Oclae: 60 años de historia y compromiso continental
La celebración en Cuba del aniversario 60 de la Organización Continental Latinoamericana y Caribeña de Estudiantes (Oclae) es un hermoso homenaje al máximo líder histórico de la Revolución Cubana, el Comandante en Jefe Fidel Castro, quien fuera creador y fundador de esa plataforma regional.
A Fidel habrá que agradecerle siempre su confianza y respaldo al trabajo de la Oclae, porque comprendió el papel que correspondía a esta en el fortalecimiento de la izquierda latinoamericana y caribeña. No obstante sus múltiples ocupaciones, nunca dejó de prestar atención a cada actividad estudiantil o política en este marco y se preocupó constantemente por el liderazgo y el protagonismo que la organización debía asumir.
Desde aquel 11 de agosto de 1966 y hasta la fecha, la Oclae ha promovido intensamente la lucha por la democratización de la educación, la erradicación del analfabetismo, el desarrollo de la más firme unidad y de los vínculos de solidaridad entre los estudiantes del continente, por la conquista y defensa de sus legítimos derechos y reivindicaciones, contra la deformadora penetración de segregaciones, elitismo y colonialismo cultural en las universidades del área.

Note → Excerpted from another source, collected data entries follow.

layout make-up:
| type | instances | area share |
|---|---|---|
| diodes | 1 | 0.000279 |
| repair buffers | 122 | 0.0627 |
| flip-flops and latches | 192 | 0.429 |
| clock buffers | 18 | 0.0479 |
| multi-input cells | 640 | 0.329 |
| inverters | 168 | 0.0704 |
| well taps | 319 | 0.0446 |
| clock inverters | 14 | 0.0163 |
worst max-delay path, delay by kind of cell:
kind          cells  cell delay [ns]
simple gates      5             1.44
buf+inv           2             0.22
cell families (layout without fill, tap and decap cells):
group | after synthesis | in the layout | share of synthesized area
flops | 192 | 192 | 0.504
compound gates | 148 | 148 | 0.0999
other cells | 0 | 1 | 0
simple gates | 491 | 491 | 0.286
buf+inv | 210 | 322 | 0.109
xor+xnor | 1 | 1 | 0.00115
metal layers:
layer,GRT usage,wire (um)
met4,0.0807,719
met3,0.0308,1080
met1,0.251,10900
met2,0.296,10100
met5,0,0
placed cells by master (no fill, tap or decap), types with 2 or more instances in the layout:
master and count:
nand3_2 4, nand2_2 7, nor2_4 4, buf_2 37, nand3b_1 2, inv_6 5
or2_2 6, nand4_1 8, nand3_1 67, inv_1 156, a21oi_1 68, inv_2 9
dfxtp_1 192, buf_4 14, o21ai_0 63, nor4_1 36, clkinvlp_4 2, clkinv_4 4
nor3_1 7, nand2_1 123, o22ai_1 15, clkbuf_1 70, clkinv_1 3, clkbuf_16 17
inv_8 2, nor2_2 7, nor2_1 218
--- config.mk ---
export PLATFORM = sky130hd
export DESIGN_NAME = scb_top
export DESIGN_NICKNAME = d
export VERILOG_FILES = /design/src/scb_pkg.sv /design/src/scb_top.sv /design/src/scb_post_div.sv /design/src/scb_brownout.sv
export VERILOG_INCLUDE_DIRS = /design/src /design/src/src
export SDC_FILE = /design/constraint.sdc
export NUM_CORES = 1
export LEC_CHECK = 0
export BUFFER_PORTS_ARGS = -buffer_cell sky130_fd_sc_hd__clkbuf_2
export CAP_MARGIN = 40
export CORE_MARGIN = 4
export CORE_UTILIZATION = 45
export DETAILED_ROUTE_END_ITERATION = 12
export PLACE_DENSITY = 0.73
export SKIP_LAST_GASP = 1
export SLEW_MARGIN = 20
export SYNTH_ARGS = -nofsm -noshare
export SYNTH_HDL_FRONTEND = slang
export SYNTH_SLANG_ARGS = --single-unit
--- constraint.sdc ---
create_clock -name clk -period 6.1 [get_ports clk]
set_input_delay 0.915 -clock clk [delete_from_list [all_inputs] [get_ports clk]]
set_output_delay 0.915 -clock clk [all_outputs]
set_load 0.05 [all_outputs]
--- src/scb_cfg.svh ---
// Purpose: offsets, field positions, reset values and timing counts
// Assumes: byte-wide register port, 16-bit address
// Notes: none
`ifndef SCB_CFG_SVH
`define SCB_CFG_SVH
`define SCB_ADDR_BROWNOUT 16'hFF0A
`define SCB_ADDR_SYNTH_STAT 16'hFF10
`define SCB_ADDR_SYNTH_FILT 16'hFF11
`define SCB_ADDR_SYNTH_RATIO 16'hFF12
`define SCB_ADDR_CLK_SEL 16'hFF13
`define SCB_RST_BROWNOUT 8'h00
`define SCB_RST_SYNTH_STAT 8'hC1
`define SCB_RST_SYNTH_FILT 8'h02
`define SCB_RST_SYNTH_RATIO 8'h10
`define SCB_STAT_UNSTABLE_BIT 7
`define SCB_STAT_PWDN_BIT 0
`define SCB_STAT_RW_MASK 8'h67
`define SCB_FILT_RW_MASK 8'h0F
`define SCB_LOW_TRIP_HI 7
`define SCB_LOW_TRIP_LO 6
`define SCB_M_HI 7
`define SCB_M_LO 4
`define SCB_N_HI 3
`define SCB_N_LO 2
`define SCB_DIV_HI 1
`define SCB_DIV_LO 0
`define SCB_HOLD_XTAL_CYCLES 65536
`define SCB_SWITCH_SYNC_STAGES 2
`endif

--- src/scb_pkg.sv ---
// Purpose: shared types of the clock and brownout block
// Assumes: scb_cfg.svh holds the numbers
// Notes: none
package scb_pkg;
  typedef enum logic [1:0]
  {
    SCB_SEL_XTAL = 2'b00,
    SCB_SEL_WAIT = 2'b01,
    SCB_SEL_SYNTH = 2'b11
  } scb_sel_type;
  typedef enum logic [1:0]
  {
    SCB_BR_RESET = 2'b00,
    SCB_BR_HOLD = 2'b01,
    SCB_BR_RUN = 2'b11
  } scb_br_type;
endpackage

--- src/scb_top.sv ---
// Purpose: chip clock control and brownout reset
// Assumes: one 250 MHz clock; crystal and synthesizer edges arrive as enable ticks
// Notes: analog trims only stored and driven out
//
// The implementer's own choice: strobed register access.
`timescale 1ns/1ps
`include "scb_cfg.svh"
module scb_top
  import scb_pkg::*;
#(
  parameter int HOLD_CYCLES = `SCB_HOLD_XTAL_CYCLES
)
(
  input wire logic clk,
  input wire logic nrst,
  input wire logic [15:0] addr,
  input wire logic [7:0] wdata,
  input wire logic wr,
  input wire logic rd,
  output logic [7:0] rdata,
  input wire logic xtal_tick,
  input wire logic synth_tick,
  input wire logic synth_locked,
  input wire logic below_low,
  input wire logic above_upper,
  output logic chip_reset,
  output logic [1:0] low_trip_level_select,
  output logic synth_power_down,
  output logic [3:0] synth_m_code,
  output logic [1:0] synth_n_code,
  output logic [3:0] synth_filter_trim,
  output logic [1:0] synth_test_vset,
  output logic sys_on_synth,
  output logic sys_clk_tick
);
  // ----------------------------------------------------------------
  // state
  // ----------------------------------------------------------------
  typedef struct packed
  {
    logic [7:0] brown;
    logic [7:0] stat;
    logic [7:0] filt;
    logic [7:0] ratio;
    logic sel_req;
    scb_sel_type sel;
    logic [1:0] xs;
    logic [1:0] ss;
    logic src_tick;
    logic [7:0] rdata;
  } scb_top_type;
  scb_top_type s_r;
  scb_top_type s_nxt;
  logic unstable;
  logic bo_reset;
  logic div_tick;
  logic chip_reset_r;
  logic div_tick_r;
  function automatic logic hit(input logic [15:0] a, input logic [15:0] b);
    hit = (a == b);
  endfunction
  // ----------------------------------------------------------------
  // brownout and post-divider
  // ----------------------------------------------------------------
  scb_brownout #(
    .HOLD_CYCLES(HOLD_CYCLES)
  ) u_bo (
    .clk(clk),
    .nrst(nrst),
    .xtal_tick(xtal_tick),
    .below_low(below_low),
    .above_upper(above_upper),
    .chip_reset(bo_reset)
  );
  scb_post_div u_div (
    .clk(clk),
    .nrst(nrst && !bo_reset),
    .en(s_r.src_tick),
    .div_code(s_r.ratio[`SCB_DIV_HI:`SCB_DIV_LO]),
    .tick(div_tick)
  );
  // ----------------------------------------------------------------
  // next state
  // ----------------------------------------------------------------
  always_comb
  begin
    s_nxt = s_r;
    unstable = s_r.stat[`SCB_STAT_PWDN_BIT] || !synth_locked;
    s_nxt.stat[`SCB_STAT_UNSTABLE_BIT] = unstable;
    s_nxt.rdata = 8'h00;
    if (wr)
    begin
      if (hit(addr, `SCB_ADDR_BROWNOUT))
      begin
        s_nxt.brown = {wdata[`SCB_LOW_TRIP_HI:`SCB_LOW_TRIP_LO], 6'h00};
      end
      if (hit(addr, `SCB_ADDR_SYNTH_STAT))
      begin
        s_nxt.stat = (wdata & `SCB_STAT_RW_MASK) | {unstable, 7'h00};
      end
      if (hit(addr, `SCB_ADDR_SYNTH_FILT))
      begin
        s_nxt.filt = wdata & `SCB_FILT_RW_MASK;
      end
      if (hit(addr, `SCB_ADDR_SYNTH_RATIO))
      begin
        s_nxt.ratio = wdata;
      end
      if (hit(addr, `SCB_ADDR_CLK_SEL))
      begin
        s_nxt.sel_req = wdata[0];
      end
    end
    if (rd)
    begin
      if (hit(addr, `SCB_ADDR_BROWNOUT))
      begin
        s_nxt.rdata = s_r.brown;
      end
      else if (hit(addr, `SCB_ADDR_SYNTH_STAT))
      begin
        s_nxt.rdata = s_r.stat;
      end
      else if (hit(addr, `SCB_ADDR_SYNTH_FILT))
      begin
        s_nxt.rdata = s_r.filt;
      end
      else if (hit(addr, `SCB_ADDR_SYNTH_RATIO))
      begin
        s_nxt.rdata = s_r.ratio;
      end
      else if (hit(addr, `SCB_ADDR_CLK_SEL))
      begin
        s_nxt.rdata = {6'h00, (s_r.sel == SCB_SEL_SYNTH), s_r.sel_req};
      end
      else
      begin
        s_nxt.rdata = 8'h00;
      end
    end
    // handover to the synthesizer waits for an edge of the old and then the new source; the return to the crystal is immediate
    s_nxt.xs = 2'b00;
    s_nxt.ss = 2'b00;
    case (s_r.sel)
      SCB_SEL_XTAL:
      begin
        s_nxt.src_tick = xtal_tick;
        if (s_r.sel_req && !unstable)
        begin
          s_nxt.sel = SCB_SEL_WAIT;
        end
      end
      SCB_SEL_WAIT:
      begin
        s_nxt.src_tick = 1'b0;
        s_nxt.xs = s_r.xs | {1'b0, xtal_tick};
        s_nxt.ss = s_r.ss | {1'b0, s_r.xs[0] & synth_tick};
        if (!s_r.sel_req || unstable)
        begin
          s_nxt.sel = SCB_SEL_XTAL;
        end
        else if (s_r.ss[0])
        begin
          s_nxt.sel = SCB_SEL_SYNTH;
        end
      end
      SCB_SEL_SYNTH:
      begin
        s_nxt.src_tick = synth_tick;
        if (!s_r.sel_req || unstable)
        begin
          s_nxt.sel = SCB_SEL_XTAL;
        end
      end
      default:
      begin
        s_nxt.sel = SCB_SEL_XTAL;
        s_nxt.src_tick = 1'b0;
      end
    endcase
  end
  // ----------------------------------------------------------------
  // registers
  // ----------------------------------------------------------------
  always_ff @(posedge clk)
  begin
    if (!nrst || bo_reset)
    begin
      s_r <= '{brown: `SCB_RST_BROWNOUT, stat: `SCB_RST_SYNTH_STAT, filt: `SCB_RST_SYNTH_FILT,
               ratio: `SCB_RST_SYNTH_RATIO, sel_req: 1'b0, sel: SCB_SEL_XTAL, xs: 2'b00,
               ss: 2'b00, src_tick: 1'b0, rdata: 8'h00};
    end
    else
    begin
      s_r <= s_nxt;
    end
  end
  always_ff @(posedge clk)
  begin
    if (!nrst)
    begin
      chip_reset_r <= 1'b1;
      div_tick_r <= 1'b0;
    end
    else
    begin
      chip_reset_r <= bo_reset;
      div_tick_r <= div_tick;
    end
  end
  // ----------------------------------------------------------------
  // outputs
  // ----------------------------------------------------------------
  assign rdata = s_r.rdata;
  assign chip_reset = chip_reset_r;
  assign low_trip_level_select = s_r.brown[`SCB_LOW_TRIP_HI:`SCB_LOW_TRIP_LO];
  assign synth_power_down = s_r.stat[`SCB_STAT_PWDN_BIT];
  assign synth_m_code = s_r.ratio[`SCB_M_HI:`SCB_M_LO];
  assign synth_n_code = s_r.ratio[`SCB_N_HI:`SCB_N_LO];
  assign synth_filter_trim = s_r.filt[3:0];
  assign synth_test_vset = s_r.stat[6:5];
  // only the synthesizer state has the upper code bit set
  assign sys_on_synth = s_r.sel[1];
  assign sys_clk_tick = div_tick_r;
endmodule

--- src/scb_post_div.sv ---
// Purpose: glitch-free power-of-two post-divider enable
// Assumes: runs on the system clock
// Notes: new code taken only at a whole divided period boundary
`timescale 1ns/1ps
`include "scb_cfg.svh"
module scb_post_div
  import scb_pkg::*;
(
  input wire logic clk,
  input wire logic nrst,
  input wire logic en,
  input wire logic [1:0] div_code,
  output logic tick
);
  typedef struct packed
  {
    logic [6:0] cnt;
    logic [1:0] code;
    logic tick;
  } scb_pd_type;
  scb_pd_type s_r;
  scb_pd_type s_nxt;
  logic [6:0] last;
  always_comb
  begin
    last = 7'((8'h01 << s_r.code) - 8'h01);
    s_nxt = s_r;
    s_nxt.tick = 1'b0;
    // counts source ticks, not system clock cycles
    if (en)
    begin
      if (s_r.cnt >= last)
      begin
        // boundary: only here the ratio changes, so no short period
        s_nxt.cnt = 7'h00;
        s_nxt.tick = 1'b1;
        s_nxt.code = div_code;
      end
      else
      begin
        s_nxt.cnt = 7'(s_r.cnt + 7'h01);
      end
    end
  end
  always_ff @(posedge clk)
  begin
    if (!nrst)
    begin
      s_r <= '0;
    end
    else
    begin
      s_r <= s_nxt;
    end
  end
  assign tick = s_r.tick;
endmodule

--- src/scb_brownout.sv ---
// Purpose: brownout reset with post-recovery hold count
// Assumes: comparator levels arrive as synchronous inputs
// Notes: hold counts crystal ticks
`timescale 1ns/1ps
`include "scb_cfg.svh"
module scb_brownout
  import scb_pkg::*;
#(
  parameter int HOLD_CYCLES = `SCB_HOLD_XTAL_CYCLES
)
(
  input wire logic clk,
  input wire logic nrst,
  input wire logic xtal_tick,
  input wire logic below_low,
  input wire logic above_upper,
  output logic chip_reset
);
  typedef struct packed
  {
    scb_br_type st;
    logic [16:0] cnt;
    logic rst;
  } scb_bo_type;
  scb_bo_type s_r;
  scb_bo_type s_nxt;
  always_comb
  begin
    s_nxt = s_r;
    case (s_r.st)
      SCB_BR_RESET:
      begin
        s_nxt.rst = 1'b1;
        s_nxt.cnt = '0;
        if (above_upper && !below_low)
        begin
          s_nxt.st = SCB_BR_HOLD;
        end
      end
      SCB_BR_HOLD:
      begin
        if (below_low || !above_upper)
        begin
          s_nxt.st = SCB_BR_RESET;
        end
        else if (xtal_tick)
        begin
          if (s_r.cnt >= 17'(HOLD_CYCLES - 1))
          begin
            s_nxt.st = SCB_BR_RUN;
            s_nxt.rst = 1'b0;
          end
          else
          begin
            s_nxt.cnt = 17'(s_r.cnt + 17'h00001);
          end
        end
      end
      SCB_BR_RUN:
      begin
        if (below_low)
        begin
          s_nxt.st = SCB_BR_RESET;
          s_nxt.rst = 1'b1;
        end
      end
      default:
      begin
        s_nxt.st = SCB_BR_RESET;
        s_nxt.rst = 1'b1;
      end
    endcase
  end
  always_ff @(posedge clk)
  begin
    if (!nrst)
    begin
      s_r <= '{st: SCB_BR_RESET, cnt: '0, rst: 1'b1};
    end
    else
    begin
      s_r <= s_nxt;
    end
  end
  assign chip_reset = s_r.rst;
endmodule

## After elaboration in Yosys (flattened, before gate mapping)

Index checks and enable logic that the tools add are counted.

- Flip-flop bits (word level): 70
- Logic and storage cells: 113
- Input bits: 33

- Mux-type cells: 30
- Add/subtract/negate cells: 3
- Reduce and logical (&&, ||, !) cells: 31
- Magnitude comparators: 2
- Shift-type cells: 1
- Bitwise operators: 6
- Eq/ne operators: 20

Operators with widths:

| kind | number |
|---|---|
| 16-bit equality test, second input constant | 5 |
| 8-bit 2-to-1 mux | 6 |
| 17-bit case mux with 2 select lines | 1 |
| 25-bit 2-to-1 mux | 1 |
| 20-bit 2-to-1 mux | 1 |
| 18-bit 2-to-1 mux | 1 |
| 2-bit 2-to-1 mux | 9 |
| 17-bit by 1-bit adder with 17-bit output, second input constant | 1 |
| 17-bit by 16-bit greater-or-equal comparator with 1-bit output, second input constant | 1 |
| 17-bit 2-to-1 mux | 1 |
| 2-bit AND reduction | 7 |
| 2-bit case mux with 3 select lines | 2 |
| 4-bit AND reduction | 3 |
| 2-bit inequality test, second input constant | 5 |
| 7-bit by 8-bit bitwise OR with 8-bit output | 1 |
| 7-bit by 1-bit adder with 7-bit output, second input constant | 1 |
| 7-bit greater-or-equal comparator | 1 |
| 1-bit logical NOT | 7 |
| 7-bit 2-to-1 mux | 1 |
| 1-bit by 2-bit << shifter with 7-bit output, first input constant | 1 |
| 7-bit by 1-bit subtractor with 7-bit output, second input constant | 1 |
| 2-bit by 1-bit inequality test with 1-bit output, second input constant | 3 |
| 2-bit by 1-bit equality test with 1-bit output, second input constant | 2 |
| 2-bit equality test, second input constant | 2 |
| 16 further kinds | 29 |

## Depth between registers and ports, before layout

- Word-level depth: 6
- Depth in mapped cells: 10
- Mapped depth without buffers: 9

## By module

Synthesis repeated with hierarchy kept, for this count alone.

- Cell total of the unflattened synthesis: 382
- Area total of the unflattened synthesis: 3405.8 um^2

By module, submodules not included:

| module | instances | area each (um^2) | cells an instance |
|---|---|---|---|
| scb_top | 1 | 1737.9 | 188 |
| scb_brownout | 1 | 1149.9 | 136 |
| scb_post_div | 1 | 518.0 | 58 |

## Worst setup path after synthesis

Ideal clock, no wire load.

- Kind: input port to flip-flop
- Start: input port addr[5]
- End: register s_r, in the netlist synth_m_code[1]
- Stages: 6
- Setup slack: 3.795 ns
- Arrival time: 2.176 ns
- Cells stage by stage: nand4bb_1 -> nor4_4 -> nand3_1 -> clkbuf_1 -> nand3_1 -> o21ai_0

- Cells in the longest elaborated chain, start to end: 2

RTL lines:

| item | line | source |
|---|---|---|
| from (decl) | scb_top.sv:16 | `input wire logic [15:0] addr,` |
| 16-bit equality test | scb_top.sv:60 | `hit = (a == b);` |
| 2-bit AND reduction (no source line) | -- |  |
| to (signal assigned) | scb_top.sv:189 | `` s_r <= '{brown: `SCB_RST_BROWNOUT, stat: `SCB_RST_SYNTH_STAT, filt: `SCB_RST_SYNTH_FILT, `` |
| to (signal assigned) | scb_top.sv:195 | `s_r <= s_nxt;` |
| to (decl) | scb_top.sv:52 | `scb_top_type s_r;` |

Every way passes these cells.
A chain may end at the register's enable or synchronous reset.

## Worst setup path in the final report

- Start: register u_bo.s_r[9] (netlist name)
- End: register u_bo.s_r[10] (netlist name)

- Cells in the longest elaborated chain, start to end: 5
- Elaborated cells between the ends (all ways): 8

RTL lines:

| item | line | source |
|---|---|---|
| from (decl) | scb_brownout.sv:25 | `scb_bo_type s_r;` |
| from (signal assigned) | scb_brownout.sv:78 | `s_r <= '{st: SCB_BR_RESET, cnt: '0, rst: 1'b1};` |
| from (signal assigned) | scb_brownout.sv:82 | `s_r <= s_nxt;` |
| 17-bit by 1-bit adder with 17-bit output | scb_brownout.sv:55 | `s_nxt.cnt = 17'(s_r.cnt + 17'h00001);` |
| 17-bit 2-to-1 mux | scb_brownout.sv:48 | `if (s_r.cnt >= 17'(HOLD_CYCLES - 1))` |
| 20-bit 2-to-1 mux | scb_brownout.sv:46 | `else if (xtal_tick)` |
| 18-bit 2-to-1 mux | scb_brownout.sv:42 | `if (below_low \|\| !above_upper)` |
| 17-bit case mux with 2 select lines | scb_brownout.sv:30 | `case (s_r.st)` |

Several ways; a longest one is shown, not always the timed one. The select of a mux whose other input is x is not followed.

==> flow_summary.yaml <==
layout:
  finalInstanceArea_um2: 3669
  syn2layout_area_growth_pct: 13.16
  antennaDiodeCount: 0
  drive_gt1_share_pct: 21.98
  nNetsFinal: 451
  final_common_cell: "dfxtp_1"
  fillers: 663
  final_cell_mix: "66 x dfxtp_1, 58 x clkbuf_2, 34 x nor2_1"
  final_cells: 510
cts:
  cts_setup_buffers: 0
  htreeDepth: 3
  cts_inserted_buffers: 9
  cts_resized: 0
  clock_path_buffers: 2
  insertion_delay_ps: 340
  clock_sinks: 66
  cts-root-buf: "clkbuf_8"
  clk_pin_slew_ps: 70
  ctsHoldBuffers: 0
  cts_tree: "done"
routing:
  vias_per_cell: 5.380
  drt_iter0_drc: 162
  route.detailed.drc: 0
  ant_nets: 0
  dr.pass1.iters: 5
  wl_per_cell_um: 14.00
  wl_um: 7140
  vias: 2744
synth:
  synthCells: 374
  synth_area_leaders: "dfxtp_1 41%, buf_4 5.6%, nand3_1 4.2%, nor2_1 3.9%, nand2_1 3.7%"
  synth_edf_count: 0
  yosysWarnings: 0
  synth_seq_cells: 66
  syn-cell-area_um2: 3242
  synthArstFlopShare_pct: 0
  synth.distinct_cells: 54
  synth_top_area_share_pct: 40.76
  synth_fp_nets: 416
  synth_seq_area_share_pct: 40.76
  synth_flop_cell: "dfxtp_1"
  synth_top_area_cell: "dfxtp_1"
  synth.avg_cell_area_um2: 8.668
floorplanning:
  initial_utilization_pct: 46.94
  die_h_um: 92.88
  core_area_um2: 6907
  die_area_um2: 8626
  ios: 59
  row_count: 30
  fp.dieW_um: 92.88
sta:
  worst_clock_skew_ps: 8.827
  fin_crit_sh_pct: 43.83
  slew_viol_final: 0
  final-setup-viol-count: 0
  grt_setup_unrepaired: "no"
  max_freq_mhz: 374.0
  tightest_slew_ps: 702.2
  relSlewSlack_pct: 52.55
  hold_violations: 0
  min_period_ps: 2674
  tns_ps: 0
run:
  drv_cap: 0
placement:
  port_buffers: 58
  dp.final_hpwl_um: 5292
  gp_congestion: 0.8541
  post_dp_cell_area_um2: 3451
  placed_cells: 494
critical_path:
  critPathKind: "reg -> reg"
  crit_path_end_kind: "flop"
  required_ps: 6310
  worst-path-max-fanout: 8
  cp.arrival_ps: 2880
  worstSetupStartpointType: "flop"
global_routing:
  grt_pass1_wl_um: 11990
  grt_overflow_total: 0
  grt_pass1_vias: 2634
  grt_use_total_pct: 17.39
  antenna_found_initial: 0
  grt_max_degree: 31
status:
  status: "complete, no violations"
power_and_ir_drop:
  p_leak_uw: 0.001299
  powerDensity_nw_per_um2: 234.3
  vdd_ir_drop_max_v: 0.0001522
hold_path:
  hp-class: "reg -> reg"
stage by stage:
stage	hold WS (ps)	total power [µW]	worst slack, ps	utilization (%)
2_1_floorplan	411.9	453.6	3795	-
4_1_cts	454.1	867.9	3414	53.12
3_3_place_gp	441.8	469.2	3081	49.80
3_5_place_dp	435.9	469.8	3165	49.96
5_1_grt	479.2	889.1	3142	53.12
6_report	446.4	859.5	3426	53.12
synthesized netlist by cell type (all sizes together) (2+ instances only):
cell / n
nand4: 11
nor4: 8
xor2: 3
a221oi: 3
ha: 9
nor2b: 6
o31a: 2
o21a: 2
o21ai: 24
o211ai: 3
nor3: 12
buf: 25
a22oi: 4
or4: 2
clkbuf: 12
mux2: 3
a2111oi: 3
o21bai: 2
nand3b: 3
inv: 11
and3: 2
a21oi: 14
o31ai: 2
xnor2: 11
dfxtp: 66
a21o: 2
nor2: 34
or3: 2
nand2b: 5
a211oi: 3
and2: 4
nand2: 32
nand4bb: 3
nand3: 28
mux2i: 6
and4: 3
cells by family after synthesis:
| logic type | Yosys count | share of synthesized area, % |
|---|---|---|
| mux | 9 | 2.895 |
| flops | 66 | 40.76 |
| fa+ha+maj | 9 | 3.474 |
| compound gates | 68 | 13.82 |
| buf+inv | 49 | 8.490 |
| simple gates | 159 | 26.78 |
| xor+xnor | 14 | 3.782 |
path summary, 6_finish.rpt:
| path | start | endpoint | slack (ps) | cells past startpoint |
|---|---|---|---|---|
| worst max register to register | u_bo.s_r[9] | u_bo.s_r[10] | 3430 | 9 |
| worst min register to register | u_div.tick | sys_clk_tick | 450 | 1 |
| worst max-delay path | u_bo.s_r[9] | u_bo.s_r[10] | 3430 | 9 |
| worst min-delay path | u_div.tick | sys_clk_tick | 450 | 1 |
power by group:
group	leakage, µW	internal (µW)	total (µW)	switching, µW
sequential	0.000532	431	432	0.733
combinational	0.000662	13.3	28.4	15.0
clock	0.000105	229	400	171
total	0.00130	673	860	186
layout make-up:
| cell class | count | area (µm²) | share of cell area, % |
|---|---|---|---|
| Inverter | 12 | 45.04 | 1.228 |
| Clock buffer | 9 | 123.9 | 3.377 |
| Multi-Input combinational cell | 259 | 1648 | 44.92 |
| Tap cell | 96 | 120.1 | 3.274 |
| Sequential cell | 66 | 1321 | 36.02 |
| Timing Repair Buffer | 61 | 316.6 | 8.629 |
| Clock inverter | 7 | 93.84 | 2.558 |
flip-flops by register name, summed over array words and instances (netlist names):
| signal | count |
|---|---|
| u_bo.s_r | 19 |
| s_r | 10 |
| u_div.s_r | 9 |
| rdata | 8 |
| synth_filter_trim | 4 |
| synth_m_code | 4 |
| low_trip_level_select | 2 |
| synth_n_code | 2 |
| synth_test_vset | 2 |
| chip_reset | 1 |
| synth_power_down | 1 |
| sys_clk_tick | 1 |
| sys_on_synth | 1 |
| u_bo.chip_reset | 1 |
| u_div.tick | 1 |
metal layers:
layer  up-vias  GRT usage, %  wire, µm
li1       1387             -         -
met1      1261         19.97      3106
met2        79         29.99      3495
met3        17         5.361       379
met4         0         6.838       159
met5         -             0         0
worst max-delay path, cell delays in order, from the launching register on:
cell	delay (ps)
dfxtp_1	420
nand4_1	240
nor4_1	670
and2_1	220
ha_1	210
nor4_4	60
nand3_2	150
o31a_1	340
o31a_1	190
o31ai_2	60
Note: power is estimated with default switching activity, not from simulation.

El aporte de alrededor de 40 organizaciones de más de una veintena de países que conforman la Organización es decisivo en tiempos en que se acrecientan las amenazas de agresión, la guerra cultural y simbólica, y se desplazan al campo de las ideas y al ciberespacio muchas de las batallas estudiantiles, que años atrás se enfrentaban en escenarios muy diferentes.
El nacimiento de la Oclae ha significado la concreción de los ideales de solidaridad, justicia y emancipación. Su vitalidad se siente cada día y mantiene su capacidad para seguir reuniendo las mejores aspiraciones de los estudiantes en esta región del planeta, marcada por la desigualdad y las profundas secuelas que el neoliberalismo y las políticas imperialistas han dejado en las sociedades latinoamericanas, especialmente en los proyectos de educación y vida de millones de adolescentes y jóvenes.
Retroceder en esas aspiraciones sería, ante todo, un irrespeto hacia jóvenes como José Rafael Varona, el inolvidable Fefel, víctima de la agresividad imperialista.
Para Cuba, en especial para la Federación Estudiantil Universitaria (FEU), es un gran honor y responsabilidad continuar desempeñando un rol protagónico en el funcionamiento de la Oclae, como viene ocurriendo desde hace seis décadas. Y esa misión se ha asumido con modestia y compromiso, teniendo la experiencia de la Revolución, en materia de unidad y conciencia de lucha.
Ante los serios desafíos del mundo de hoy, el reto fundamental está en lograr mayor unidad, movilización, participación activa, solidaridad y antiimperialismo. El movimiento estudiantil necesita ahora una Oclae más fuerte, articulada, con dirigentes preparados y comprometidos, para no dejar caer jamás las banderas de lucha del estudiantado. Al respecto también se debatirá hoy en el Foro de Jóvenes, en el Palacio de Convenciones de La Habana.